Data records Start Marker

job 9469:
==> flow/design.v <==
module AudioADC
(
input rst,  
input AUD_BCLK,  
input AUD_ADCLRCK,  
input AUD_ADCDAT,  
output reg done,
output reg [31:0]digital_signal_out
);
parameter START = 3'd0, RECIEVE = 3'd1, DONE = 3'd2, ERROR = 3'd3;
reg [2:0]S, NS;
reg [4:0]bits_left;
reg [31:0]temp_data;
always @(posedge AUD_BCLK or negedge rst)
begin
	if(rst == 1'b0)
		S <= START;
	else
		S <= NS;
end
always @ (posedge AUD_BCLK or negedge rst)
begin
	if(rst == 0)
	begin
		done <= 1'b0;
		bits_left <= 5'd31;
		digital_signal_out <= 31'd0;
	end
	else		
		case(S)
			START: 
			begin
				done <= 1'b0;
				bits_left <= 5'd31;
			end
			RECIEVE:
			begin
				bits_left <= bits_left - 5'd1;
				temp_data[bits_left] <= AUD_ADCDAT;
			end	
			DONE:
			begin
				done <= 1'b1;
				bits_left <= 5'd31;			
				digital_signal_out <= temp_data;
			end	
		endcase
end
always @ (*)
begin
	case (S)
		START:
		begin
			if(AUD_ADCLRCK == 1'd1)
				NS = RECIEVE;
			else
				NS = START;
		end
		RECIEVE:
		begin
			if(bits_left == 5'd0)
				NS = DONE;
			else
				NS = RECIEVE;
		end
		DONE: NS = START;
		ERROR: NS = ERROR;
		default: NS = ERROR;
	endcase
end
endmodule
module AudioDAC
(
input rst,
input AUD_BCLK,  
input AUD_DACLRCK,  
input [31:0]digital_signal_in,
output reg done,
output reg AUD_DACDAT  
);
parameter START = 3'd0, SEND = 3'd1, DONE = 3'd2, ERROR = 3'd3;
reg [2:0]S, NS;
reg [4:0]bits_left;
reg [31:0]temp_data;
always @(posedge AUD_BCLK or negedge rst)
begin
	if(rst == 1'b0)
		S <= START;
	else
		S <= NS;
end
always @ (posedge AUD_BCLK or negedge rst)
begin
	if(rst == 0)
		begin
			done <= 1'b0;
			bits_left <= 5'd31;
			temp_data <= 32'd0;
		end
	else
		case(S)
			START:
			begin
				done <= 1'b0;
				bits_left <= 5'd31;
				temp_data <= digital_signal_in;
			end
			SEND: bits_left <= bits_left - 5'd1;
			DONE:
			begin
				done <= 1'b1;				
				bits_left <= 5'd31;
			end
		endcase
end
always @ (*)
begin
	AUD_DACDAT = temp_data[bits_left];
	case (S)
		START:
		begin
			if(AUD_DACLRCK == 1)
				NS = SEND;
			else
				NS = START;	
		end
		SEND:
		begin
			if(bits_left == 5'd0)
				NS = DONE;
			else
				NS = SEND;
		end
		DONE: NS = START;
		ERROR: NS = ERROR;
		default: NS = ERROR;
	endcase
end
endmodule
module LowPassFilter
(
input rst,
input AUDIO_CLK, 
input AUD_DACLRCK, 
input [31:0]currentADCData,
output reg [31:0]lowPassFilterOutput
);
reg [31:0]lastAudioIn;
reg [31:0]lastOutput;
wire signed [31:0]leftAudio = {{16{currentADCData[31]}}, currentADCData[31:16]};
wire signed [31:0]leftLastOutput = {{16{lastOutput[31]}}, lastOutput[31:16]};
reg signed [31:0]leftResult;
wire signed [31:0]rightAudio = { {16{currentADCData[15]}}, currentADCData[15:0]};
wire signed [31:0]rightLastOutput = {{16{lastOutput[15]}}, lastOutput[15:0]};
reg signed [31:0]rightResult;
always @ (*)
begin
	leftResult = (($signed(32'd16) * $signed(leftAudio)) / $signed(32'd141)) + (($signed(32'd125) * $signed(leftLastOutput)) / $signed(32'd141));
	rightResult = (($signed(32'd16) * $signed(rightAudio)) / $signed(32'd141)) + (($signed(32'd125) * $signed(rightLastOutput)) / $signed(32'd141));
	lowPassFilterOutput[31:16] = leftResult[15:0];
	lowPassFilterOutput[15:0] =  rightResult[15:0];
end
always @ (posedge AUDIO_CLK or negedge rst)
begin	
	if(rst == 0)
		lastOutput <= 32'd0;
	else 
		if(AUD_DACLRCK == 1'b1)
			lastOutput <= lowPassFilterOutput;
end
endmodule
module HighPassFilter
(
input rst,
input AUDIO_CLK, 
input AUD_DACLRCK,  
input [31:0]currentADCData,
output reg [31:0]highPassFilterOutput
);
reg [31:0]lastAudioIn;
reg [31:0]lastOutput;
wire signed [31:0]leftAudio = {{16{currentADCData[31]}}, currentADCData[31:16]};
wire signed [31:0]leftLastOutput = {{16{lastOutput[31]}}, lastOutput[31:16]};
wire signed [31:0]leftLastInput = { {16{lastAudioIn[31]}}, lastAudioIn[31:16]};
reg signed [31:0]leftResult;
wire signed [31:0]rightAudio = {{16{currentADCData[15]}}, currentADCData[15:0]};
wire signed [31:0]rightLastOutput = {{16{lastOutput[15]}}, lastOutput[15:0]};
wire signed [31:0]rightLastInput = {{16{lastAudioIn[15]}}, lastAudioIn[15:0]};
reg signed [31:0]rightResult;
always @ (*)
begin
	leftResult = (($signed(32'd16) * ($signed(leftLastOutput) + $signed(leftAudio) - $signed(leftLastInput))) / $signed(32'd141));
	rightResult = (($signed(32'd16) * ($signed(rightLastOutput) + $signed(rightAudio) - $signed(rightLastInput))) / $signed(32'd141));
	highPassFilterOutput[31:16] = leftResult[15:0];
	highPassFilterOutput[15:0] =  rightResult[15:0];
end
always @ (posedge AUDIO_CLK or negedge rst)
begin	
	if(rst == 0)
	begin
		lastOutput <= 32'd0;
		lastAudioIn <= 32'd0;
	end
	else 
		if(AUD_DACLRCK == 1'b1)
		begin
			lastOutput <= highPassFilterOutput;
			lastAudioIn <= currentADCData;
		end
end
endmodule
module EchoFilter
(
input rst,
input AUDIO_CLK, 
input AUD_DACLRCK, 
input [31:0]currentADCData,
output reg [31:0]echoFilterOutput
);
reg [31:0]lastAudioIn;
wire signed [31:0]leftAudio = {{16{currentADCData[31]}}, currentADCData[31:16]};
wire signed [31:0]leftLastInput = {{16{lastAudioIn[31]}}, lastAudioIn[31:16]};
reg signed [31:0]leftResult;
wire signed [31:0]rightAudio = {{16{currentADCData[15]}}, currentADCData[15:0]};
wire signed [31:0]rightLastInput = {{16{lastAudioIn[15]}}, lastAudioIn[15:0]};
reg signed [31:0]rightResult;
always @ (*)
begin
	leftResult = (($signed(32'd3) * $signed(leftLastInput)) / $signed(32'd4)) + $signed(leftAudio) ;
	rightResult = (($signed(32'd3) * $signed(rightLastInput)) / $signed(32'd4)) + $signed(rightAudio);
	echoFilterOutput[31:16] = leftResult[15:0];
	echoFilterOutput[15:0] =  rightResult[15:0];
end
always @ (posedge AUDIO_CLK or negedge rst)
begin	
	if(rst == 0)
		lastAudioIn <= 32'd0;
	else 
		if(AUD_DACLRCK == 1'b1)
			lastAudioIn <= currentADCData;
end
endmodule
module audio_core
(
	input AUD_BCLK,
	input rst,
	input [2:0]SW,
	input AUD_ADCLRCK,
	input AUD_ADCDAT,
	input AUD_DACLRCK,
	output AUD_DACDAT
);
wire DACDone;
wire ADCDone;
wire [31:0]currentADCData;
reg [31:0]currentDACData;
AudioDAC myDAC(
	rst,  
	AUD_BCLK,  
	AUD_DACLRCK,  
	currentDACData,  
	DACDone,  
	AUD_DACDAT  
);
AudioADC myADC(
	rst,  
	AUD_BCLK,  
	AUD_ADCLRCK,  
	AUD_ADCDAT,  
	ADCDone,  
	currentADCData  
);
wire [31:0]lowPassFilterOutput;
LowPassFilter lowpass(rst, AUD_BCLK, AUD_DACLRCK, currentADCData, lowPassFilterOutput);
wire [31:0]highPassFilterOutput;
HighPassFilter highpass(rst, AUD_BCLK, AUD_DACLRCK, currentADCData, highPassFilterOutput);
wire [31:0]echoFilterOutput;
EchoFilter echo(rst, AUD_BCLK, AUD_DACLRCK, currentADCData, echoFilterOutput);
always @(*)
begin
	case({SW[2], SW[1], SW[0]})
		3'b001: currentDACData = lowPassFilterOutput; 
		3'b010: currentDACData = highPassFilterOutput; 
		3'b100: currentDACData = echoFilterOutput; 
		default: currentDACData = currentADCData;
	endcase
end
endmodule
make LEC_CHECK=0 ABC_AREA=1 CAP_MARGIN=20 CORE_MARGIN=2 CORE_UTILIZATION=69 SLEW_MARGIN=20 finish   # period 28.1 ns
run.sh (not shown) runs the stock make flow with config.mk's settings and CLKGATE_MAP_FILE=.
--- input diff job 9469..job 8076 ---
Settings: putting SETUP_SLACK_MARGIN at -2.0 where nothing was set; swapping 69 for 40 in CORE_UTILIZATION; clearing ABC_AREA, which used to be 1; putting GPL_ROUTABILITY_DRIVEN at 0 where nothing was set; swapping 28.1 for 40.0 in the clock period (ns, I/O delays scaled along).
Job 8076 reports its slowest stage cell on the critical path as sky130_fd_sc_hd__a221oi_1 while job 9469 reports sky130_fd_sc_hd__dfrtp_1.
Between job 8076 and job 9469, it is job 8076 whose number of vias after detailed routing is higher, by about 12%.
On job 8076: area fraction in mux cells is 5.3 points higher than what job 9469 gave.
Per the comparison of job 8076 with job 9469, number of buffers other than clock buffers in the final layout saw an increase; logic share of the area saw an increase.
For job 8424, these inputs were changed with respect to job 8076:
Settings: an added ABC_AREA of 1; an added PLACE_DENSITY of 0.41; a change of CORE_UTILIZATION from 40 to 72; a deleted GPL_ROUTABILITY_DRIVEN that had been 0; a deleted SETUP_SLACK_MARGIN that had been -2.0; a change of the clock period (ns, I/O delays scaled along) from 40.0 to 15.4.
Notes after the runs:
- Compared to job 8076, job 8424 has area enclosed by the die boundary about 50% lower.
- Per the comparison of job 8424 with job 8076, sequential area share after synthesis climbed 0.99 points; HPWL reported at the end of detailed placement now sits lower.
- On number of instances in the synthesized netlist: job 8424 sits above job 8076.
- Job 8424 never completed; the flow aborted with a tool error in global routing.
- Diff job 8076 -> job 8424: area share of fa/ha/maj cells after synthesis saw an increase, post-synthesis area per instance has decreased, core area shrank by 50%.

Data records End Marker

- [Problem statement]: Your task for the entries above: copy exactly the span starting with the line with "- Compared to" and going on through the line with "- Job 8424 never", both lines included, and nothing else.

- [Completed task]:
- Compared to job 8076, job 8424 has area enclosed by the die boundary about 50% lower.
- Per the comparison of job 8424 with job 8076, sequential area share after synthesis climbed 0.99 points; HPWL reported at the end of detailed placement now sits lower.
- On number of instances in the synthesized netlist: job 8424 sits above job 8076.
- Job 8424 never completed; the flow aborted with a tool error in global routing.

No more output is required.